Provided data:
● ● ● ● ● ● ●

$ cat config.mk
export PLATFORM = sky130hd
export DESIGN_NAME = kfpi_blend
export DESIGN_NICKNAME = d
export VERILOG_FILES = /design/src/rtl/core/kfpi_pkg.sv /design/src/rtl/core/kfpi_blend.sv
export SDC_FILE = /design/constraint.sdc
export NUM_CORES = 2
export LEC_CHECK = 0
export BUFFER_PORTS_ARGS = -buffer_cell sky130_fd_sc_hd__buf_2
export CAP_MARGIN = 5
export CORE_ASPECT_RATIO = 2
export CORE_MARGIN = 5
export CORE_UTILIZATION = 60
export DETAILED_ROUTE_END_ITERATION = 10
export PLACE_DENSITY = 0.81
export SLEW_MARGIN = 10
export SYNTH_ARGS = -nofsm -noshare
export SYNTH_HDL_FRONTEND = slang
export SYNTH_SLANG_ARGS = --single-unit
$ cat constraint.sdc
create_clock -name i_clk -period 12.9 [get_ports i_clk]
set_input_delay 2.58 -clock i_clk [delete_from_list [all_inputs] [get_ports i_clk]]
set_output_delay 2.58 -clock i_clk [all_outputs]
set_load 0.1 [all_outputs]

● ● ● ● ● ● ●

Exercise objective:
Look above for the line holding "export DESIGN_NICKNAME = d" and the line holding "export CORE_ASPECT_RATIO = 2". Retype both, and every line between them, word for word and nothing else.

Output of the exercise:
export DESIGN_NICKNAME = d
export VERILOG_FILES = /design/src/rtl/core/kfpi_pkg.sv /design/src/rtl/core/kfpi_blend.sv
export SDC_FILE = /design/constraint.sdc
export NUM_CORES = 2
export LEC_CHECK = 0
export BUFFER_PORTS_ARGS = -buffer_cell sky130_fd_sc_hd__buf_2
export CAP_MARGIN = 5
export CORE_ASPECT_RATIO = 2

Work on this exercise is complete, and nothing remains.